Far from reducing poverty, the War on Poverty has created a permanent class of dependents, the underclass. These unfortunates have grandparents and parents, who, like themselves, have become habituated to government handouts. They are the victims of good intentions.
Poverty can never be completely eliminated, but it can be considerably reduced by getting government out of our wallets. Take a critical look at LBJ's two great initiatives: Medicare, it cost $391 billion a year, and Medicaid (federal and state), it cost an annual $350 billion. Progressively eliminating these programs and the taxes required to fund them would return three-quarters of a trillion dollars to taxpayers.
Axing these two programs would also go a long way toward reducing out-of-sight medical costs, which naturally follow when oversight is passed from the individual to the government.
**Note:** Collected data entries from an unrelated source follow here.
--- src/rtl/pipe_ctrl_pkg.sv ---
// Shared constants for the pipeline control unit: exception codes,
// stall vectors and the stall watchdog state encoding.
package pipe_ctrl_pkg;

    localparam logic [31:0] EXC_NONE         = 32'h0000_0000;
    localparam logic [31:0] EXC_INT          = 32'h0000_0001;
    localparam logic [31:0] EXC_SYSCALL      = 32'h0000_0008;
    localparam logic [31:0] EXC_INST_INVALID = 32'h0000_000a;
    localparam logic [31:0] EXC_OV           = 32'h0000_000c;
    localparam logic [31:0] EXC_TRAP         = 32'h0000_000d;
    localparam logic [31:0] EXC_ERET         = 32'h0000_000e;

    // bit0 pc, bit1 if, bit2 id, bit3 ex, bit4 mem, bit5 wb
    localparam logic [5:0] STALL_NONE = 6'b000000;
    localparam logic [5:0] STALL_IF   = 6'b000011;
    localparam logic [5:0] STALL_ID   = 6'b000111;
    localparam logic [5:0] STALL_EX   = 6'b001111;
    localparam logic [5:0] STALL_MEM  = 6'b011111;

    typedef enum logic [1:0] {
        WD_IDLE    = 2'd0,
        WD_COUNT   = 2'd1,
        WD_EXPIRED = 2'd2
    } wd_state_t;

endpackage

--- src/rtl/pipe_ctrl_watchdog.sv ---
// Stall watchdog: counts consecutive stalled cycles and emits a single
// registered pulse when the run length reaches TIMEOUT_CYCLES.
import pipe_ctrl_pkg::*;

module stall_watchdog #(
    parameter int unsigned TIMEOUT_CYCLES = 256
) (
    input  logic clk,
    input  logic rst,
    input  logic req_any,
    input  logic clear,
    output logic timeout
);

    localparam logic [15:0] LIMIT = 16'(TIMEOUT_CYCLES);

    wd_state_t   state;
    wd_state_t   state_nxt;
    logic [15:0] count;
    logic [15:0] count_nxt;
    logic        pulse_nxt;

    always_ff @(posedge clk) begin
        if (rst) begin
            state   <= WD_IDLE;
            count   <= '0;
            timeout <= 1'b0;
        end else begin
            state   <= state_nxt;
            count   <= count_nxt;
            timeout <= pulse_nxt;
        end
    end

    always_comb begin
        state_nxt = state;
        count_nxt = count;
        pulse_nxt = 1'b0;
        if (!req_any || clear) begin
            state_nxt = WD_IDLE;
            count_nxt = '0;
        end else begin
            unique case (state)
                WD_IDLE: begin
                    state_nxt = WD_COUNT;
                    count_nxt = 16'd1;
                end
                WD_COUNT: begin
                    count_nxt = count + 16'd1;
                    if (count_nxt == LIMIT) begin
                        state_nxt = WD_EXPIRED;
                        pulse_nxt = 1'b1;
                    end
                end
                WD_EXPIRED: begin
                    // counter frozen until the stall run ends
                    count_nxt = count;
                end
                default: begin
                    state_nxt = WD_IDLE;
                    count_nxt = '0;
                end
            endcase
        end
    end

endmodule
Consider other taxes which perpetuate poverty. Match what the US spends on defense, compared to the Russian Federation, China, and the rest of the world. The defense budget for the US is $623 billion, for Russia it is $50 billion, and for China it is $65 billion. Russia and China combined equals a scant 18 percent of US spending. And how do we compare with the rest of the world? The US spends more than half of the entire world's defense budget, 57 percent to be exact.
Defense spending should be incrementally slashed, then slashed again. That's a further saving of hundreds of billions of dollars returned to businesses and individuals; dollars that would be in invested, increasing productivity, creating wealth, and reducing poverty. Now that would really be a War on Poverty.
So will the liberal left – that's the Democrats – and the other liberal left – that's the Republicans – even consider these solutions? Not a chance. What will they do? Well, one party will choose the highway and the other party will travel the scenic route to a common destination, the failed utopia of socialism.